BOOK REVIEW | Curiosity and Enlightenment: Collectors and Collections from the Sixteenth to the Nineteenth Century

Review by Amy Maxmen

Chock-full of unicorn horns (narwhal teeth), griffin claws (antelope antlers), leopard skins, petrified wood or other gems hand-picked from nature, “cabinets of curiosities” have developed a modern-day reputation as whimsical caboodles of miscellaneous oddities. This book will overturn that impression. A proper collection was “a model of universal nature, made private,” as Francis Bacon, the 17th century philosopher and statesman, is quoted as saying.

CURIOSITY & ENLIGHTENMENT

In providing a grand tour of Western European collections, Arthur MacGregor shows that “purposeful collecting” embodied nothing less than revolutionary thought on cosmology and nature.
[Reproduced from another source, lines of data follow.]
==> config.mk <==
export PLATFORM = sky130hd
export DESIGN_NAME = sarstk_top
export DESIGN_NICKNAME = d
export VERILOG_FILES = /design/src/sarstk_pkg.sv /design/src/sarstk_shift_mem.sv /design/src/sarstk_top.sv
export SDC_FILE = /design/constraint.sdc
export NUM_CORES = 1
export LEC_CHECK = 0
export BUFFER_PORTS_ARGS = -buffer_cell sky130_fd_sc_hd__buf_2
export CORE_MARGIN = 5
export CORE_UTILIZATION = 30
export CTS_CLUSTER_DIAMETER = 200
export DETAILED_ROUTE_END_ITERATION = 12
export PLACE_DENSITY_LB_ADDON = 0.12
export SYNTH_ARGS = -nofsm -noshare
export SYNTH_HDL_FRONTEND = slang
export SYNTH_SLANG_ARGS = --single-unit
==> constraint.sdc <==
create_clock -name clk -period 1.3 [get_ports clk]
set_input_delay 0.39 -clock clk [delete_from_list [all_inputs] [get_ports clk]]
set_output_delay 0.39 -clock clk [all_outputs]
set_load 0.01 [all_outputs]
==> src/sarstk_pkg.sv <==
// Package for the address recovery stack: offsets, field layout, bus constants
package sarstk_pkg;
    localparam int SARSTK_DATA_W = 8;
    localparam int SARSTK_ADDR_W = 7;
    localparam int SARSTK_DEPTH = 4;
    localparam int SARSTK_IDX_W = 2;
    // Stack slot offsets in the second bank
    localparam logic [6:0] SARSTK_OFF_INTERRUPTED = 7'h4E;
    localparam logic [6:0] SARSTK_OFF_OLDER = 7'h4F;
    // Control register A and its bank-select bit
    localparam logic [6:0] SARSTK_OFF_CTRL_A = 7'h0A;
    localparam int SARSTK_BANK_BIT = 4;
    // Entry layout
    localparam int SARSTK_ENTRY_BANK_POS = 7;
    // Stack positions read by the two slots
    localparam logic [1:0] SARSTK_POS_INTERRUPTED = 2'h2;
    localparam logic [1:0] SARSTK_POS_OLDER = 2'h3;
    localparam logic [7:0] SARSTK_ENTRY_RESET = 8'h00;
    localparam logic [7:0] SARSTK_CTRL_A_RESET = 8'h00;
endpackage

==> src/sarstk_shift_mem.sv <==
// Four-entry push-down stack with registered read port
`timescale 1ns/1ns
`default_nettype none
module sarstk_shift_mem
    import sarstk_pkg::*;
#(
    parameter int WIDTH = SARSTK_DATA_W,
    parameter int DEPTH = SARSTK_DEPTH,
    parameter int IDX_W = SARSTK_IDX_W
) (
    // Clock and reset
    input wire logic clk,
    input wire logic rst_n,
    input wire logic clk_en,
    // Push side
    input wire logic push,
    input wire logic [WIDTH-1:0] push_data,
    // Read side
    input wire logic [IDX_W-1:0] rd_idx,
    output logic [WIDTH-1:0] rd_data
);
    logic [DEPTH-1:0][WIDTH-1:0] ent;
    logic [WIDTH-1:0] rd_q;
    always_ff @(posedge clk or negedge rst_n) begin
        if (!rst_n) begin
            ent <= '0;
            rd_q <= '0;
        end else if (clk_en) begin
            rd_q <= ent[rd_idx];
            if (push) begin
                ent[0] <= push_data;
                for (int i = 1; i < DEPTH; i++) begin
                    ent[i] <= ent[i-1];
                end
            end
        end
    end
    assign rd_data = rd_q;
endmodule // sarstk_shift_mem
`default_nettype wire

==> src/sarstk_top.sv <==
// Address recovery stack on a multiplexed host bus
// Behaviour
// - The stack is readable at second-bank offsets 4Eh and 4Fh.
// - Each entry holds the bank-select bit in bit 7 and the seven address bits below it.
// - The address is captured from the bus on the falling edge of the latch strobe.
// - Every capture pushes the stack with the new address on top.
// - The stack is four deep and drops its oldest entry on a push.
// - Latching 4Eh then leaves the lost address two deep, which a read at 4Eh returns.
// - Address and data share the eight bus lines, address phase first.
`timescale 1ns/1ns
`default_nettype none
module sarstk_top
    import sarstk_pkg::*;
(
    // Clock and reset
    input wire logic clk,
    input wire logic rst_n,
    input wire logic clk_en,
    // Host bus
    input wire logic addr_latch,
    input wire logic rd_n,
    input wire logic wr_n,
    input wire logic cs_n,
    input wire logic [7:0] bus_in,
    output logic [7:0] bus_out,
    output logic bus_oe_n,
    // Status
    output logic bank_select_bit
);
    typedef struct packed {
        logic ale_q;
        logic rd_q;
        logic wr_q;
        logic [6:0] addr;
        logic [7:0] ctrl_a;
        logic [7:0] dout;
        logic oe_n;
    } sarstk_state_t;

    sarstk_state_t st, next_st;
    logic push;
    logic [7:0] push_data;
    logic [1:0] rd_idx;
    logic [7:0] stk_data;
    logic hit_stack;

    sarstk_shift_mem #(
        .WIDTH(SARSTK_DATA_W),
        .DEPTH(SARSTK_DEPTH),
        .IDX_W(SARSTK_IDX_W)
    ) u_mem (
        .clk(clk),
        .rst_n(rst_n),
        .clk_en(clk_en),
        .push(push),
        .push_data(push_data),
        .rd_idx(rd_idx),
        .rd_data(stk_data)
    );

    always_comb begin
        next_st = st;
        push = 1'b0;
        hit_stack = st.ctrl_a[SARSTK_BANK_BIT]
            && (st.addr == SARSTK_OFF_INTERRUPTED || st.addr == SARSTK_OFF_OLDER);
        rd_idx = (st.addr == SARSTK_OFF_OLDER) ? SARSTK_POS_OLDER : SARSTK_POS_INTERRUPTED;
        push_data = {st.ctrl_a[SARSTK_BANK_BIT], bus_in[6:0]};
        next_st.ale_q = addr_latch;
        next_st.rd_q = !rd_n && !cs_n;
        next_st.wr_q = !wr_n && !cs_n;
        // Falling edge of the latch strobe captures the address phase
        if (st.ale_q && !addr_latch) begin
            next_st.addr = bus_in[6:0];
            push = 1'b1;
        end
        // Data phase: only control register A is writable here
        if (!wr_n && !cs_n && !st.wr_q && st.addr == SARSTK_OFF_CTRL_A) begin
            next_st.ctrl_a = bus_in;
        end
        // Stack slot writes fall through untouched
        // Read data is taken once at the start of the strobe and then held
        if (!rd_n && !cs_n) begin
            next_st.oe_n = 1'b0;
            if (st.rd_q) begin
                next_st.dout = st.dout;
            end else if (hit_stack) begin
                next_st.dout = stk_data;
            end else if (st.addr == SARSTK_OFF_CTRL_A) begin
                next_st.dout = st.ctrl_a;
            end else begin
                next_st.dout = 8'h00;
            end
        end else begin
            next_st.oe_n = 1'b1;
        end
    end

    always_ff @(posedge clk or negedge rst_n) begin
        if (!rst_n) begin
            st <= '{ale_q: 1'b0, rd_q: 1'b0, wr_q: 1'b0, addr: 7'h00,
                    ctrl_a: SARSTK_CTRL_A_RESET, dout: 8'h00, oe_n: 1'b1};
        end else if (clk_en) begin
            st <= next_st;
        end
    end

    assign bus_out = st.dout;
    assign bus_oe_n = st.oe_n;
    assign bank_select_bit = st.ctrl_a[SARSTK_BANK_BIT];
endmodule // sarstk_top
`default_nettype wire

==> impl.org, run 1 <==
** Route
- In the final routed layout, each cell accounts on average for between 15 and 20 um.
- Final Routed Wirelength :: 5490 um
- For this block, the initial DRC count from the detailed router was 105.
- Count of TritonRoute iterations in the first routing pass :: 4
- Drt via density :: 4.700
- In the routed design, unresolved DRC markers number 0.
- Summing over every cut layer, the via total after detailed routing is 1659.
- Once detail routing completed, the nets flagged for antenna violations numbered 0.

** Placement
- In this run the cell area measured after placement is 0.002895 mm2.
- RePlAce Congestion :: about 0.75
- Post-Place Setup Slack :: -0.1568 ns
- Port buffering added 24 buffers.
- After detailed placement, the design holds a cell count of between 300 and 400.
- DPL Wire Length :: 3827 um

** Clocking
- For the worst-skew pair, the clock arrives at the later sink with an insertion delay of ~0.33 ns.
- Clock transition at the register clock pins on the worst setup and hold paths after CTS :: 0.06 ns
- The number of hold buffers added after CTS was 0.
- Number of H-tree levels :: 3
- Clk root buf :: sky130_fd_sc_hd__clkbuf_8
- Clock tree from TritonCTS :: done
- Number of buffers added by the clock tree synthesis step :: 9
- Buffer levels on the longest clock path :: 2
- Clock sink count :: 60

** GRT
- Number of antenna violations at the first check in global routing :: 0
- Grt ovf :: 0
- Global routing used about 11% of the available tracks.
- First-pass GRT wire length :: 8700 um
- The via count of the first global-routing pass came to 1618.
- Entering global routing, the biggest net connects 61 pins.

** Logic synthesis
- The Yosys step of the flow raised 0 warnings.
- Mapped Area :: 0.002601 mm2
- Of all cell types, the one taking the most synthesized area is sky130_fd_sc_hd__dfrtp_1.
- Avg Cell Area, Syn :: around 13 um2
- Post-synthesis net count :: 220
- Count of distinct cell types in the synthesized netlist :: 26
- Top post-synthesis cells by area :: sky130_fd_sc_hd__dfrtp_1 (57%), sky130_fd_sc_hd__mux2_2 (18%), sky130_fd_sc_hd__nand4_1 (5.3%)
- Flops & latches, synth :: 60
- Synthesis produced a netlist whose cell count is 205.
- The share of the Yosys chip area taken by registers is between 50 and 60%.
- After synthesis, the largest area contributor takes up 56.76% of total cell area.

** STA
- Headroom to the max-slew limit :: between 70% and 80%
- Worst-case hold slack :: approximately 0.056 ns
- # setup viols final :: 19
- Max Slew Vio Count :: 0
- Least-Margin Pin Slew :: ~0.32 ns
- Tcrit/Tclk final :: 106.4%
- Setup repair after global routing could not meet its margin everywhere.
- Final Hold Vio Count :: 0
- TNS Setup :: -1.001 ns
- Final setup margin :: -0.08358 ns
- Peak clock frequency supported by timing :: 722.8 MHz
- On the final layout, the worst clock skew is 0.006332 ns.
- Period minus WS final :: ~1.4 ns

** Hold path
- The worst hold path belongs to the class primary input to async pin.

** Pwr
- Sequential share of power :: 51.4%
- Net switching is 27.35% of the power.
- For this design the total switching power over the nets is 1.417 mW.
- The internal power of the cells totals 3.765 mW.
- Combinational logic is responsible for 19.3% of the overall power.
- Total power for the finished layout comes to 5.182 mW.
- In this run the static leakage power is around 1.4 nW.
- Total power density per cell area :: 1640 mW/mm2
- VDD sags by at most 800.6 uV.
- Clock Power Share :: 29.3%

** Setup path
- The worst register-to-register path begins at u_mem.ent[5]$_DFFE_PN0P_.
- Reg-to-reg slack, setup :: -0.08 ns
- At the worst endpoint, the arrival time is 1.60 ns.
- The worst register-to-register path ends at st[11]$_DFFE_PN0P_.
- Critical path fanouts, max :: 8
- Crit Path Category :: flip-flop to flip-flop
- Worst setup EP type :: flip-flop
- Required time at the worst-slack endpoint :: around 1.5 ns
- The number of cells on the worst reg-to-reg path is 3.
- Critical Path Start Type :: flip-flop

** Cells and area
- The layout has 871 filler cells.
- Excluding fillers, the count of instances in the completed layout stands at 353.
- Count of antenna diodes in the layout :: 0
- From synthesis to final layout, the design area changed by 21.45%.
- Number of nets in the finished design :: 255
- Of the cells placed in the final design, the portion with a size suffix greater than 1 is between 40% and 50%.
- Final std cell area, no fill :: between 0.003 and 0.004 mm2
- At the end of the flow the core is filled with cells to 36.76%.

** Floorplan
- Die area :: 0.01063 mm2
- 25 I/O pins were placed.
- The core region is between 0.008 and 0.009 mm2.
- In this run the horizontal extent of the chip is 103.1 um.
- For this configuration, the core starts out at a cell density of 30.27%.
- The initialized floorplan defines 34 standard-cell rows.
- Die height :: 103.1 um

** Status
- The checks that failed: negative setup slack.
- Outcome :: complete, but fails checks

** Job
- Reported max-cap violation count :: 0
[routing by layer]
layer / part of all wire, % / GRT usage, %
met1: 50 / 15.52
met2: 45 / 15.74
met3: 3.6 / 3.451
met4: 2.2 / 4.781
met5: 0 / 0
[cells in the mapped netlist (all sizes together)]
cell type,n
inv,1
nor2,10
nand4bb,1
clkbuf,4
o21ai,9
o21a,1
buf,18
and2,1
nand3b,1
nand4,23
nor2b,1
a21oi,1
dfrtp,59
dfstp,1
nand3,8
or4b,1
a31oi,8
nand2,10
nor4b,1
o31ai,1
mux2,42
and4bb,1
and3,1
nor3,1
[placed cells by master, fill, tap and decap left out, drive strengths merged]
cell and n:
and4bb 1, nand4bb 1, nor2 10, clkinv 1
dfstp 1, inv 1, and3 1, o31ai 1
clkbuf 15, nand4 23, buf 45, and2 1
a21oi 1, o21ai 9, nand3 8, a31oi 8
nor4b 1, nand3b 1, dfrtp 59, nor3 1
o21a 1, nand2 10, nor2b 1, mux2 42
or4b 2
[critical path, stage by stage (launching register included)]
cell and delay (ns):
sky130_fd_sc_hd__dfrtp_1 0.40, sky130_fd_sc_hd__and4bb_4 0.36, sky130_fd_sc_hd__nand4_4 0.18, sky130_fd_sc_hd__mux2_2 0.32
[state kept, by name, summed over array words and instances, names as in the netlist]
name             count
st                  10
u_mem.rd_data        8
bus_out              8
bank_select_bit      1
u_mem.ent           32
bus_oe_n             1
[final cells by class]
cell class,instances,area [um2],area share [%]
tap,108,135.1,4.277
clock inverter,1,5.005,0.1584
inverter,1,3.754,0.1188
multi-input combinational,123,1011,32.00
sequential,60,1505,47.64
clock buffer,15,176.4,5.584
timing repair buffer,45,322.8,10.22
[kinds of logic after synthesis]
family	share of synthesized area, %
DFF	57.77
muxes	18.18
and+or+nand+nor	14.48
buffers and inverters	4.954
AOI/OAI and AO/OA	4.617
[timing repair]
| item | 4_1_cts | 5_1_grt |
|---|---|---|
| buffers inserted | 1 | 2 |
| endpoints found under the hold margin | 0 | 0 |
| gates cloned | 0 | 1 |
| pin swaps | 0 | 4 |
| gates resized for setup | 5 | 10 |
| endpoints found under the setup margin | 22 | 26 |
[worst max-delay path by stage]
stage / startpoint / endpoint / slack, ns / depth (start not counted)
after floorplan: u_mem.ent[6]$_DFFE_PN0P_ / bank_select_bit$_DFFE_PN0P_ / -0.06 / 3
after global placement: clk_en / st[16]$_DFFE_PN0P_ / -0.15 / 4
after detailed placement: cs_n / bus_out[4]$_DFFE_PN0P_ / -0.16 / 3
after CTS: u_mem.ent[5]$_DFFE_PN0P_ / st[9]$_DFFE_PN0P_ / -0.10 / 3
after global routing: u_mem.ent[4]$_DFFE_PN0P_ / st[9]$_DFFE_PN0P_ / -0.15 / 3
final: u_mem.ent[5]$_DFFE_PN0P_ / st[11]$_DFFE_PN0P_ / -0.08 / 3
[power by group through the flow]
stage                     clock [mW]  combinational, mW  sequential [mW]
after floorplan                    0              0.655             2.59
after global placement             0              0.948             2.68
after detailed placement           0              0.956             2.69
after CTS                       1.58              0.975             2.66
after global routing            1.68               1.11             2.72
final                           1.52               1.00             2.66
(Power assumes the default switching activity.)
==> run 2: changes to the inputs <==
--- a/config.mk
+++ b/config.mk
@@ -5,12 +5,14 @@
 export SDC_FILE = /design/constraint.sdc
 export NUM_CORES = 1
 export LEC_CHECK = 0
+export ABC_CLOCK_PERIOD_IN_PS = 1300
 export BUFFER_PORTS_ARGS = -buffer_cell sky130_fd_sc_hd__buf_2
 export CORE_MARGIN = 5
 export CORE_UTILIZATION = 30
 export CTS_CLUSTER_DIAMETER = 200
 export DETAILED_ROUTE_END_ITERATION = 12
 export PLACE_DENSITY_LB_ADDON = 0.12
+export SETUP_SLACK_MARGIN = 0.02
 export SYNTH_ARGS = -nofsm -noshare
 export SYNTH_HDL_FRONTEND = slang
 export SYNTH_SLANG_ARGS = --single-unit
==> run 2 against run 1 <==
  * The flow still finishes with violations (negative setup slack)
  * Non-clock buffer count rose by 7
  * Flip-flop and latch count did not move
  * Sequential power rose by 2%
  * Combinational power rose by 32%
  * Design area rose by 7.1%
  * Wire length rose by 16%
  * Maximum frequency fell by 0.98%
  * Cell count rose by 1.4%
  * Total power rose by 4.3%
  * Setup slack got worse by 0.014 ns
  * Largest cell class unchanged
  * Critical path depth did not move
==> impl.org, run 2 (synthesized netlist as in run 1, its figures left out) <==
** Setup path
- Arrival time at the worst endpoint :: 1.61 ns (was 1.60 ns)
- R2r worst-path depth :: 3 (unchanged)
- Critical Path Start Type :: flip-flop (unchanged)
- The worst-case register-to-register setup slack was -0.1 ns (was -0.08 ns).
- The peak fanout along the critical path is 8 (unchanged).
- The capture point of the worst reg-to-reg path is st[9]$_DFFE_PN0P_ (was st[11]$_DFFE_PN0P_).
- The category of the worst setup path capture point was a flip-flop (unchanged).
- The reg-to-reg startpoint was u_mem.ent[4]$_DFFE_PN0P_ (was u_mem.ent[5]$_DFFE_PN0P_).
- The required time at the endpoint of the critical path came to 1.51 ns (about the same).
- Crit Path Category :: flip-flop to flip-flop (unchanged)

** STA
- Final Hold Vio Count :: 0 (unchanged)
- Peak clock frequency supported by timing :: 715.7 MHz (was 722.8 MHz)
- The count of pins over their slew limit is 0 (unchanged).
- Final setup margin :: -0.09725 ns (was -0.08358 ns)
- Headroom to the max-slew limit :: 78.24% (was 78.64%)
- # setup viols final :: 17 (was 19)
- Least-Margin Pin Slew :: 0.3265 ns (was 0.3205 ns)
- Setup repair after global routing missed its margin :: true (unchanged)
- The tightest hold margin came to 0.06966 ns (was 0.05570 ns).
- Final Skew :: 0.007616 ns (was 0.006332 ns)
- Period minus WS final :: 1.397 ns (was 1.384 ns)
- The final cycle utilization of the critical path is 107.5% (was 106.4%).

** Route
- Number of routed nets with antenna violations :: 0 (unchanged)
- The total detailed-routing wirelength was 6377 um (was 5490 um).
- The number of DRC violations after detailed routing came to 0 (unchanged).
- Count of TritonRoute iterations in the first routing pass :: 4 (unchanged)
- The routed wire length per instance came to 17.81 um (was 15.55 um).
- The vias after detailed routing was 1731 (was 1659).
- Detailed router's first-iteration violation count :: 67 (was 105)
- The detail-routed via count per cell came to 4.835 (was 4.700).

** Floorplan
- Number of placed I/O pins :: 25 (unchanged)
- Overall die width :: 103.1 um (unchanged)
- The die outline area was 0.01063 mm2 (unchanged).
- Die height :: 103.1 um (unchanged)
- The initial standard-cell utilization of the core is 30.27% (unchanged).
- The placeable core region was 0.008593 mm2 (unchanged).
- Standard-cell rows :: 34 (unchanged)

** Clocking
- The worst-case clock buffer depth was 2 (unchanged).
- Clock sink count :: 60 (unchanged)
- Clk_lat worst skew :: 0.33 ns (about the same)
- Number of H-tree levels :: 3 (unchanged)
- The TritonCTS clock tree was done (unchanged).
- The total clock buffers created by CTS is 9 (unchanged).
- Post-cts hold buffer count :: 0 (unchanged)
- The root cell of the clock tree was sky130_fd_sc_hd__clkbuf_8 (unchanged).
- Clock transition at the register clock pins on the worst setup and hold paths after CTS :: 0.07 ns (was 0.06 ns)

** Hold path
- Worst min path class :: primary input to async pin (unchanged)

** Pwr
- Leakage Power :: 1.643 nW (was 1.436 nW)
- Maximum vdd ir drop :: 545.3 uV (was 800.6 uV)
- The power density of the placed cells came to 1598 mW/mm2 (was 1640 mW/mm2).

** Cells and area
- The area growth from synthesis to final layout is 30.06% (was 21.45%).
- The number of nets in the layout is 261 (was 255).
- Largest registers :: u_mem.ent x32, st x10 (unchanged)
- Most frequent cells in the layout :: sky130_fd_sc_hd__dfrtp_1 (58), sky130_fd_sc_hd__mux2_4 (32), sky130_fd_sc_hd__nand4_1 (22), sky130_fd_sc_hd__buf_2 (22), sky130_fd_sc_hd__buf_4 (17) (was sky130_fd_sc_hd__dfrtp_1 (57), sky130_fd_sc_hd__mux2_2 (42), sky130_fd_sc_hd__nand4_1 (22), sky130_fd_sc_hd__buf_2 (22), sky130_fd_sc_hd__buf_4 (17))
- The flip-flop count of the largest register after layout is 32 (unchanged).
- Final std cell area, no fill :: 0.003383 mm2 (was 0.003159 mm2)
- Share of final-layout standard cells stronger than drive strength 1 :: 49.20% (was 46.94%)
- Count of antenna diodes in the layout :: 0 (unchanged)
- Multi-input gate area :: 0.001121 mm2 (was 0.001011 mm2)
- Seq. cell area :: 0.001504 mm2 (was 0.001505 mm2)
- The register with the most flip-flops was u_mem.ent (unchanged).
- The leading cell type in the layout, fill and taps excluded was sky130_fd_sc_hd__dfrtp_1 (unchanged).
- The final-layout fill cell count is 868 (was 871).

** Status
- Outcome: complete, but fails checks (unchanged).
- Failing checks: negative setup slack (unchanged).

** Placement
- The routability-driven placement congestion ratio came to 0.6819 (was 0.7521).
- Count of buffers inserted at the top-level ports :: 24 (unchanged)
- The instance area after placement is 0.003029 mm2 (was 0.002895 mm2).
- Post-Place Setup Slack :: -0.1879 ns (was -0.1568 ns)
- DPL Wire Length :: 3921 um (was 3827 um)

** GRT
- Pin count of the biggest net entering global routing :: 61 (unchanged)
- First-pass GRT wire length :: 9867 um (was 8700 um)
- Global-route total usage across every layer :: 12.67% (was 11.08%)
- Number of global-route vias before repair :: 1784 (was 1618)
- Grt ovf :: 0 (unchanged)
- The number of antenna violations at the first check in global routing was 0 (unchanged).

** Job
- Reported max-cap violation count :: 0 (unchanged)
-- run 2: metal layers --
metal / vias to the layer above / GRT usage [%] / routed length, um
li1: 830 / - / -
met1: 877 / 17.85 / 3165
met5: - / 0 / 0
met4: 0 / 5.080 / 43
met2: 20 / 18.65 / 2960
met3: 4 / 3.180 / 209
-- run 2: report_power, final --
part	internal [mW]	leakage [nW]	total, mW	switching, mW
sequential	2.35	0.754	2.70	0.352
combinational	0.831	0.805	1.32	0.491
clock	0.662	0.0844	1.38	0.720
total	3.84	1.64	5.41	1.56
-- run 2: cell type report --
class	instances	area share [%]
Sequential cell	60	44.45
Multi-Input combinational cell	122	33.14
Clock inverter	6	0.9615
Timing Repair Buffer	52	13.68
Tap cell	108	3.994
Inverter	1	0.1109
Clock buffer	9	3.661
-- run 2: critical path, stage by stage, from the launching register on --
cell and delay [ns]:
sky130_fd_sc_hd__dfrtp_1 0.37, sky130_fd_sc_hd__and4bb_4 0.38, sky130_fd_sc_hd__nand4_4 0.20, sky130_fd_sc_hd__mux2_2 0.33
MacGregor, a curator at the AshmoleanMuseum in England, pays special attention to the changes in organization, preservation and interpretations of insects, birds, shells, gems and other natural items between the Renaissance and the Enlightenment.

The collections often evolved into public museums, and their popularity led to creative innovations in preservation and presentation techniques. How, for example, should the life cycle of a tree be displayed, or the anatomical lessons of a corpse tastefully exposed?

By the mid-1700s museum collections of the animal world were being reorganized according to Linnaeus’ rankings, and anatomical collections were incorporated into medical schools. With each illustration and description — a perfect glass flower, wax heart, scrutinized fossil or embryo placed according to its similarity to another kind of animal embryo — MacGregor tells a tale of how modern science began.

Yale University Press, 2007, 386 p., $75.